Don’t Miss Your Boat: Plan for Insurance Changes Before Retirement
Updated: Jul 8
Aah retirement, the nirvana and reason you are working so hard today. In this upcoming chapter of your life, your focus will shift from career goals towards self-determined purpose or even a cruise if Covid subsides.
You’ve probably considered what you will do to fill your time and the expenses associated with the activities on your bucket list. However, there are expenses you may have overlooked. As you enter your final stretch before retirement begins, give yourself an insurance audit to make sure you are prepared for the unexpected.
This article covers four types of insurances you should consider and why.
Consider health & supplemental insurance.

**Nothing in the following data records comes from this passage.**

<file path="src/rtl/frequency_divisor_generator.sv">
// Push-button adjustable clock divisor: key_0 steps down, key_1 steps up, key_2 restores default.
// Keys are synchronized, held keys auto-repeat every repeat_period cycles, result saturates in range.
module frequency_divisor_generator #(
    parameter logic [31:0] max_divisor     = 32'd2272,
    parameter logic [31:0] min_divisor     = 32'd568,
    parameter logic [31:0] default_divisor = 32'd1136,
    parameter logic [31:0] step_size       = 32'd1,
    parameter logic [31:0] repeat_period   = 32'd1
) (
    input  logic        clk,
    input  logic        reset_n,
    input  logic        key_0,
    input  logic        key_1,
    input  logic        key_2,
    output logic [31:0] frequency_divisor
);

    localparam logic [31:0] DEFAULT_CLAMPED =
        (default_divisor < min_divisor) ? min_divisor :
        (default_divisor > max_divisor) ? max_divisor : default_divisor;
    localparam logic [31:0] LAST_COUNT = repeat_period - 32'd1;

    logic [2:0]  r_key_meta;
    logic [2:0]  r_key_sync;
    logic [31:0] r_divisor;
    logic [31:0] r_rpt_cnt;
    logic        r_dir_inc;

    logic        w_dec_req;
    logic        w_inc_req;
    logic        w_req;
    logic        w_step;
    logic [32:0] w_dec_floor;
    logic [32:0] w_inc_sum;
    logic [31:0] w_dec_value;
    logic [31:0] w_inc_value;
    logic [31:0] w_next_cnt;
    logic [31:0] w_step_cnt;

    always_comb begin
        w_dec_req = r_key_sync[0] & ~r_key_sync[1] & ~r_key_sync[2];
        w_inc_req = r_key_sync[1] & ~r_key_sync[0] & ~r_key_sync[2];
        w_req     = w_dec_req | w_inc_req;
        // A change of direction mid-count restarts the cadence and steps at once.
        w_step    = w_req & ((r_rpt_cnt == 32'd0) | (w_inc_req != r_dir_inc));

        w_dec_floor = {1'b0, min_divisor} + {1'b0, step_size};
        w_inc_sum   = {1'b0, r_divisor} + {1'b0, step_size};

        if ({1'b0, r_divisor} <= w_dec_floor) begin
            w_dec_value = min_divisor;
        end else begin
            w_dec_value = r_divisor - step_size;
        end

        if (w_inc_sum >= {1'b0, max_divisor}) begin
            w_inc_value = max_divisor;
        end else begin
            w_inc_value = w_inc_sum[31:0];
        end

        w_step_cnt = (LAST_COUNT == 32'd0) ? 32'd0 : 32'd1;
        w_next_cnt = (r_rpt_cnt >= LAST_COUNT) ? 32'd0 : r_rpt_cnt + 32'd1;
    end

    always_ff @(posedge clk) begin
        if (!reset_n) begin
            r_key_meta <= 3'b000;
            r_key_sync <= 3'b000;
            r_divisor  <= DEFAULT_CLAMPED;
            r_rpt_cnt  <= 32'd0;
            r_dir_inc  <= 1'b0;
        end else begin
            r_key_meta <= {key_2, key_1, key_0};
            r_key_sync <= r_key_meta;

            if (r_key_sync[2]) begin
                r_divisor <= DEFAULT_CLAMPED;
                r_rpt_cnt <= 32'd0;
            end else if (w_req) begin
                if (w_step) begin
                    r_divisor <= w_inc_req ? w_inc_value : w_dec_value;
                    r_rpt_cnt <= w_step_cnt;
                end else begin
                    r_rpt_cnt <= w_next_cnt;
                end
                r_dir_inc <= w_inc_req;
            end else begin
                r_rpt_cnt <= 32'd0;
            end
        end
    end

    assign frequency_divisor = r_divisor;

endmodule

</file>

For many of us, despite our best efforts, our health will decline as we age. This can add up to substantial medical bills after you have left the workforce. If you plan to retire before age 65, you should consider the cost of health insurance between the time you stop working and your eligibility for Medicare begins. The premiums can be shockingly high (around $10,000 to $14,000 a year), and you should identify a source of funds to cover this cost.

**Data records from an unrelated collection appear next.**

## src/rtl/note_pkg.sv

```systemverilog
// Shared definitions for the solfege tone detector and the tone generators.
// All counts are stored at a 25 MHz reference clock and scaled to the real
// clock frequency, so a design running at any CLK_HZ keeps the same pitches.
package note_pkg;

  typedef enum logic [2:0] {
    NOTE_DO   = 3'd0,
    NOTE_RE   = 3'd1,
    NOTE_MI   = 3'd2,
    NOTE_FA   = 3'd3,
    NOTE_SOL  = 3'd4,
    NOTE_LA   = 3'd5,
    NOTE_SI   = 3'd6,
    NOTE_NONE = 3'd7
  } note_e;

  localparam longint unsigned REF_CLK_HZ = 64'd25000000;

  // Nominal half-periods at the reference clock (what the generators emit).
  localparam int unsigned HP_DO  = 47709;
  localparam int unsigned HP_RE  = 42517;
  localparam int unsigned HP_MI  = 37878;
  localparam int unsigned HP_FA  = 35816;
  localparam int unsigned HP_SOL = 31887;
  localparam int unsigned HP_LA  = 28409;
  localparam int unsigned HP_SI  = 25303;

  // Classification window edges at the reference clock. Each note owns the
  // range from its own lower edge up to (not including) the next one; the
  // top of the do window is inclusive and also serves as the silence limit.
  localparam int unsigned BND_SI_LO  = 24038;
  localparam int unsigned BND_LA_LO  = 26856;
  localparam int unsigned BND_SOL_LO = 30148;
  localparam int unsigned BND_FA_LO  = 33851;
  localparam int unsigned BND_MI_LO  = 36847;
  localparam int unsigned BND_RE_LO  = 40197;
  localparam int unsigned BND_DO_LO  = 45113;
  localparam int unsigned BND_DO_HI  = 50094;

  typedef struct packed {
    logic [31:0] siLo;
    logic [31:0] laLo;
    logic [31:0] solLo;
    logic [31:0] faLo;
    logic [31:0] miLo;
    logic [31:0] reLo;
    logic [31:0] doLo;
    logic [31:0] doHi;
  } bounds_t;

  // Rescale a reference-clock count to a clock of clkHz (truncating).
  function automatic logic [31:0] scaleCount(input int unsigned refCount,
                                             input longint unsigned clkHz);
    longint unsigned wide;
    wide = 64'(refCount) * clkHz / REF_CLK_HZ;
    return wide[31:0];
  endfunction

  // Window edges for a given clock frequency.
  function automatic bounds_t makeBounds(input longint unsigned clkHz);
    bounds_t b;
    b.siLo  = scaleCount(BND_SI_LO, clkHz);
    b.laLo  = scaleCount(BND_LA_LO, clkHz);
    b.solLo = scaleCount(BND_SOL_LO, clkHz);
    b.faLo  = scaleCount(BND_FA_LO, clkHz);
    b.miLo  = scaleCount(BND_MI_LO, clkHz);
    b.reLo  = scaleCount(BND_RE_LO, clkHz);
    b.doLo  = scaleCount(BND_DO_LO, clkHz);
    b.doHi  = scaleCount(BND_DO_HI, clkHz);
    return b;
  endfunction

  // Nominal half-period of a note for a given clock frequency (0 for none).
  function automatic logic [31:0] halfPeriod(input note_e n,
                                             input longint unsigned clkHz);
    logic [31:0] hp;
    case (n)
      NOTE_DO:  hp = scaleCount(HP_DO, clkHz);
      NOTE_RE:  hp = scaleCount(HP_RE, clkHz);
      NOTE_MI:  hp = scaleCount(HP_MI, clkHz);
      NOTE_FA:  hp = scaleCount(HP_FA, clkHz);
      NOTE_SOL: hp = scaleCount(HP_SOL, clkHz);
      NOTE_LA:  hp = scaleCount(HP_LA, clkHz);
      NOTE_SI:  hp = scaleCount(HP_SI, clkHz);
      default:  hp = 32'd0;
    endcase
    return hp;
  endfunction

  // Map a measured half-period (in clocks) to a note; out of range is NONE.
  function automatic note_e classify(input logic [16:0] p, input bounds_t b);
    logic [31:0] pw;
    note_e cls;
    pw = {15'd0, p};
    if (pw < b.siLo || pw > b.doHi) cls = NOTE_NONE;
    else if (pw < b.laLo)           cls = NOTE_SI;
    else if (pw < b.solLo)          cls = NOTE_LA;
    else if (pw < b.faLo)           cls = NOTE_SOL;
    else if (pw < b.miLo)           cls = NOTE_FA;
    else if (pw < b.reLo)           cls = NOTE_MI;
    else if (pw < b.doLo)           cls = NOTE_RE;
    else                            cls = NOTE_DO;
    return cls;
  endfunction

endpackage

```

## src/rtl/note_detect_sync_edge.sv

```systemverilog
// Two-flop synchronizer for an asynchronous input followed by a change
// detector: edge_o is high for the one cycle in which the synchronized level
// differs from its value one cycle earlier. The edge output carries a suffix
// because the bare word edge is reserved in SystemVerilog.
module sync_edge (
  input  logic clk,
  input  logic rst,
  input  logic d,
  output logic q,
  output logic edge_o
);

  logic meta_q;
  logic sync_q;
  logic prev_q;

  // Synchronizer chain plus one delayed copy of the synchronized level.
  always_ff @(posedge clk or posedge rst) begin
    if (rst) begin
      meta_q <= 1'b0;
      sync_q <= 1'b0;
      prev_q <= 1'b0;
    end else begin
      meta_q <= d;
      sync_q <= meta_q;
      prev_q <= sync_q;
    end
  end

  assign q      = sync_q;
  assign edge_o = sync_q ^ prev_q;

endmodule

```

## src/rtl/note_detect.sv

```systemverilog
// Solfege note detector. Measures the half-period of a square-wave tone,
// classifies it into do..si, and only changes the reported note after STABLE
// consecutive half-periods agree. A long silence forces the note to NONE.
// Pitch windows are scaled from the 25 MHz reference to CLK_HZ; CLK_HZ must
// stay at or below 25 MHz so the silence limit fits the 16-bit counter.
module note_detect
  import note_pkg::*;
#(
  parameter int unsigned CLK_HZ = 25000000,
  parameter int unsigned STABLE = 4
) (
  input  logic       clk,
  input  logic       rst,
  input  logic       en,
  input  logic       sig,
  output logic [2:0] note,
  output logic       chg
);

  localparam bounds_t BOUNDS = makeBounds(64'(CLK_HZ));
  localparam int unsigned MATCH_W = $clog2(STABLE + 1);
  localparam logic [MATCH_W-1:0] MATCH_FULL = MATCH_W'(STABLE);
  localparam logic [15:0] HP_MAX = 16'hFFFF;

  logic               sigEdge;
  logic               syncLevelUnused;

  logic [15:0]        hpCnt_q, hpCnt_d;
  logic               first_q, first_d;
  note_e              cand_q, cand_d;
  logic [MATCH_W-1:0] match_q, match_d;
  note_e              note_q, note_d;
  logic               chg_q, chg_d;

  logic [16:0]        period;
  note_e              measCls;
  logic               timeout;

  sync_edge uSync (
    .clk    (clk),
    .rst    (rst),
    .d      (sig),
    .q      (syncLevelUnused),
    .edge_o (sigEdge)
  );

  // Measurement, debounce and note update. The first edge after a restart
  // only opens a measurement window. An edge beats the silence limit when
  // both happen together, and the limit re-arms only after a new edge.
  always_comb begin
    hpCnt_d = hpCnt_q;
    first_d = first_q;
    cand_d  = cand_q;
    match_d = match_q;
    note_d  = note_q;
    chg_d   = 1'b0;

    period  = {1'b0, hpCnt_q} + 17'd1;
    measCls = classify(period, BOUNDS);
    timeout = ({16'd0, hpCnt_q} > BOUNDS.doHi) && !first_q;

    if (!en) begin
      hpCnt_d = '0;
      first_d = 1'b1;
      cand_d  = NOTE_NONE;
      match_d = '0;
      note_d  = NOTE_NONE;
    end else if (sigEdge) begin
      hpCnt_d = '0;
      if (first_q) begin
        first_d = 1'b0;
      end else begin
        if (measCls == cand_q) begin
          if (match_q != MATCH_FULL) begin
            match_d = match_q + 1'b1;
          end
        end else begin
          cand_d  = measCls;
          match_d = MATCH_W'(1);
        end
        if (match_d == MATCH_FULL && cand_d != note_q) begin
          note_d = cand_d;
          chg_d  = 1'b1;
        end
      end
    end else begin
      if (hpCnt_q != HP_MAX) begin
        hpCnt_d = hpCnt_q + 16'd1;
      end
      if (timeout) begin
        first_d = 1'b1;
        cand_d  = NOTE_NONE;
        match_d = '0;
        if (note_q != NOTE_NONE) begin
          note_d = NOTE_NONE;
          chg_d  = 1'b1;
        end
      end
    end
  end

  // Detector state registers; reset discards any partial measurement.
  always_ff @(posedge clk or posedge rst) begin
    if (rst) begin
      hpCnt_q <= '0;
      first_q <= 1'b1;
      cand_q  <= NOTE_NONE;
      match_q <= '0;
      note_q  <= NOTE_NONE;
      chg_q   <= 1'b0;
    end else begin
      hpCnt_q <= hpCnt_d;
      first_q <= first_d;
      cand_q  <= cand_d;
      match_q <= match_d;
      note_q  <= note_d;
      chg_q   <= chg_d;
    end
  end

  assign note = note_q;
  assign chg  = chg_q;

endmodule

```

## config.mk

```make
export PLATFORM = sky130hd
export DESIGN_NAME = note_detect
export DESIGN_NICKNAME = d
export VERILOG_FILES = /design/src/rtl/note_pkg.sv /design/src/rtl/note_detect_sync_edge.sv /design/src/rtl/note_detect.sv
export SDC_FILE = /design/constraint.sdc
export NUM_CORES = 1
export LEC_CHECK = 0
export ABC_AREA = 1
export CORE_MARGIN = 2
export CORE_UTILIZATION = 25
export CTS_CLUSTER_DIAMETER = 80
export DETAILED_ROUTE_END_ITERATION = 10
export PLACE_DENSITY_LB_ADDON = 0.1
export SYNTH_ARGS = -nofsm -noshare
export SYNTH_HDL_FRONTEND = slang
export SYNTH_SLANG_ARGS = --single-unit
```

## constraint.sdc

```tcl
create_clock -name clk -period 3.55 [get_ports clk]
set_input_delay 0.71 -clock clk [delete_from_list [all_inputs] [get_ports clk]]
set_output_delay 0.71 -clock clk [all_outputs]
set_load 0.005 [all_outputs]
```

==> impl_results.md <==
* Die area at roughly 11,000 µm²
* Diode count at 0
* Mapped Cells at slightly above 400
* Compound-cell area share of the yosys netlist at under 10%
* Slew HR at between 60% and 70%
* Area Growth Syn to Fin at 14.37%
* Total CTS buffers at 5
* Most frequent cell on the critical path: nand2_1
* Synth area leaders: dfrtp_1 (23%), nand2_1 (19%), nand3_1 (9.0%), inv_1 (7.9%), nor2_1 (7.6%)
* Largest net degree at the start of global routing at 16
* Chip Width at 104.3 µm
* Final setup fails at 0
* # fillers at 1,132
* Status: finished clean
* Nets at ~430
* Avg WL per Cell at roughly 13 µm
* Initial Util at roughly a quarter
* CP required at approximately 3.8 ns
* Worst setup SP type: register
* Post-synth top area cell: dfrtp_1
* Final Non-Filler Cells at 560
* Worst-Margin Slew at between 0.5 and 0.6 ns
* Netlist cell types at 28
* TritonCTS clock tree: built
* Simple-gate share of the synthesized area at 49.48%
* Clock Tree Root: clkbuf_8
* Fin crit share at roughly 87%
* Vias in the first global route at between 2,000 and 2,500
* CP cell instances: ha_1 -> nand3_1 -> nor2_2 -> nand2_1 -> nand2_1 -> nand2_1 -> inv_2 -> nand2_1 -> nor3_1 -> nand3_1 -> nand2_2 -> nand2_2 -> inv_4 -> nand2_2 -> xor2_1 -> nor2_2 -> nand2_2 -> nor2_4 -> nand2_1 -> nand2_2 -> nand2_2 -> nand2_1 -> nand2_1
* Post-CTS setup buffer count at 0
* H-tree Lvls at 2
* Placed instance count at approximately 550
* Core outline area at slightly below 10,000 µm²
* Setup TNS at 0 ns
* Leakage at about 0.0013 µW
* Initial antenna violation count at 0
* Seq/Total Area, Yosys at between 30% and 40%
* Seq cells post-synth at 30
* Sequential Area at ~760 µm²
* # IOs at 8
* Hold WC Path Type: register to register
* Syn nets at 419
* Share of the synthesized area in the top cell type at 22.87%
* CP peak stage delay at around 0.43 ns
* Site Rows at 36
* Avg Inst Size Synth at between 6 and 7 µm²
* Max Slew Vio Count at 0
* RSZ-0062 raised after global routing: no
* Clock transition at path regs at 0.07 ns
* Clock Path Buffers at 2
* Synthesized-area fraction occupied by adder cells at roughly 2.0%
* Area of the multi-input gates at approximately 1500 µm²
* Wire length of the first global-routing pass at roughly 13,000 µm
* PostCTS Resize Cnt at 0
* Synthesized cell area at about 2500 µm²
* Post-DP HPWL at 5844 µm
* Final ANT Viol Nets at 0
* Die Ht at approximately 100 µm
* YS warnings at 0
* XOR/XNOR Fraction of Synth Area at roughly 1.0%
* Post-synthesis mux area share at 0%
* DR DRC count at 0
* CP Data Arrival Time at 3.31 ns
* Layout Skew at roughly 0.0064 ns
* VDD IR-drop max at roughly 0.00014 V
* Critical Path Fanout Max at 8
* F_max at between 300 and 400 MHz
* Most frequent cells in the layout: nand2_1 (127), inv_1 (53), nor2_1 (51)
* Final core occ at 29.44%
* Initial drt markers at around 160
* Main combinational cell family by area after synthesis: simple AND/OR/NAND/NOR gates
* Buffers on Ports at 7
* Fin. Hold Viols at 0
* Proportion of layout cells with a drive suffix above 1 at about an eighth
* Via count at around 2,600
* Routability cong. at approximately 0.84
* CP max stage cell: dfrtp_1
* Tot GR Track Use at approximately 14%
* Most common cell after layout, fill and taps aside: nand2_1
* Clock Latency Late Sink at 0.28 ns
* DRT Wirelength at slightly above 7000 µm
* DR vias/cell at 4.582
* Overflow after GRT at 0
* Power per Cell Area at 286.3 nW/µm²
* Num Clock Sinks at 30
* Maxcap violations at 0
* 1st-pass router iterations at 4
* CTS Hold Bufs at 0
* Endpoint type of the worst setup path: register
* Fin crit period at between 3 and 4 ns
* WHS at between 0.3 and 0.4 ns
* Total power at a little over 800 µW
* Setup Crit Path Kind: register to register
-- layer usage --
layer	track usage (%)	part of all wire (%)	wire, µm
met3	2.256	3.8	275
met4	3.764	1.2	84
met5	0	0	0
met1	20.45	52	3757
met2	22.04	43	3098
-- final timing paths --
check                        startpoint         end  slack, ns  cells after the start
setup / recovery             hpCnt_q[0]     note[0]       0.45                     23
hold / removal             uSync.meta_q     uSync.q       0.35                      0
setup reg to reg             hpCnt_q[0]     note[0]       0.45                     23
hold reg to reg            uSync.meta_q     uSync.q       0.35                      0
max in group asynchronous           rst  hpCnt_q[8]       2.14                      3
min in group asynchronous           rst  match_q[0]       0.79                      2
-- cells by family (layout without fill, tap and decap cells) --
kind of cell | Yosys count | after routing
compound gates | 37 | 37
xor+xnor | 3 | 3
fa+ha+maj | 4 | 4
buf+inv | 62 | 78
flops | 30 | 30
simple gates | 275 | 275
-- area by class of cell --
class / count / area share, %
well taps: 133 / 5.783
inverters: 60 / 7.913
repair buffers: 10 / 3.217
multi-input cells: 319 / 52.87
flip-flops and latches: 30 / 26.39
clock buffers: 8 / 3.826
-- synth_stat cells --
cell and number:
inv_2 4, nor2_2 5, a21oi_1 16, or2_2 2
dfstp_2 7, xor2_1 3, nand3_1 45, nand4_1 15
nor3_1 6, a31oi_1 2, o21ai_0 13, nand3b_1 3
nor2_1 51, nand2_1 127, o22ai_1 1, inv_4 1
o21ai_1 1, o31ai_1 1, dfrtp_1 23, inv_1 53
clkinv_1 2, o21bai_1 1, nand2_2 15, a21oi_2 1
o211ai_1 1, nor2_4 6, clkbuf_1 2, ha_1 4
-- stage by stage --
stage	worst slack [ns]	instance area, µm²
detailed placement	0.5080	2768
floorplan	0.9823	2516
global route	0.05579	2878
finish	0.4544	2878
global placement	0.5118	2768
CTS	0.4757	2878
-- state kept, by name, indices dropped and copies added (netlist names) --
name and flops:
hpCnt_q 16, cand_q 3, match_q 3, note 3, chg 1, first_q 1
uSync.meta_q 1, uSync.prev_q 1, uSync.q 1
-- power breakdown --
group / internal (µW) / total (µW) / switching, µW
Clock: 196 / 332 / 136
Combinational: 42.4 / 106 / 63.3
Sequential: 368 / 386 / 18.2
Total: 606 / 824 / 218
-- worst max-delay path, delay by kind of cell (launching register included) --
family | cells | cell delay (ns)
AND/OR/NAND/NOR | 19 | 2.03
adder cells (fa/ha/maj) | 1 | 0.25
flip-flops | 1 | 0.43
XOR/XNOR | 1 | 0.15
buffers and inverters | 2 | 0.16
No activity file was read; power rests on OpenSTA's default activity.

At age 65, you are eligible for Medicare. However, don’t be fooled into thinking Medicare is low cost. For the average adult, Medicare requires supplemental Medigap insurance and other insurances. This can typically run $7,200 a year (or more) per adult by the time you add in premiums and deductibles.
Too many individuals don’t realize their health needs could change dramatically as they age. So while you may help avoid some expenses by making healthy choices now, it is wise to prepare. Make sure funding Medicare and supplemental insurances are part of your overall financial plan. Plus, consider adding a Health Savings Account (HSA) to your financial plan to take advantage of its triple-tax savings.
Consider long-term care insurance.
Someone turning 65 today has almost a 70% chance of needing some type of long-term care services and support in their remaining years. You may never need a nursing home or home care services, but in the event you do, long-term care (LTC) insurance protects your assets when your healthcare costs spike.
Long-term care insurance is private insurance that covers nursing home care, assisted living care services, and any costs associated with home care should you require it. It works as a supplement to Medicare or Medicaid, which typically only cover medical-related activity.
Long-term care is costly and Medicare only covers a limited nursing home stay after hospitalization. And if you are under the impression Medicaid will be available to you in the event you require long-term care, think again. To qualify for long-term care benefits through Medicaid you must have very low income and virtually no assets.
The ideal time to consider purchasing a long-term care policy is between age 45 and 60. If you wait until you are older or ill, the policy may be unavailable or too costly. Contact your insurance agent to compare plans and see if your life insurance policy offers a rider.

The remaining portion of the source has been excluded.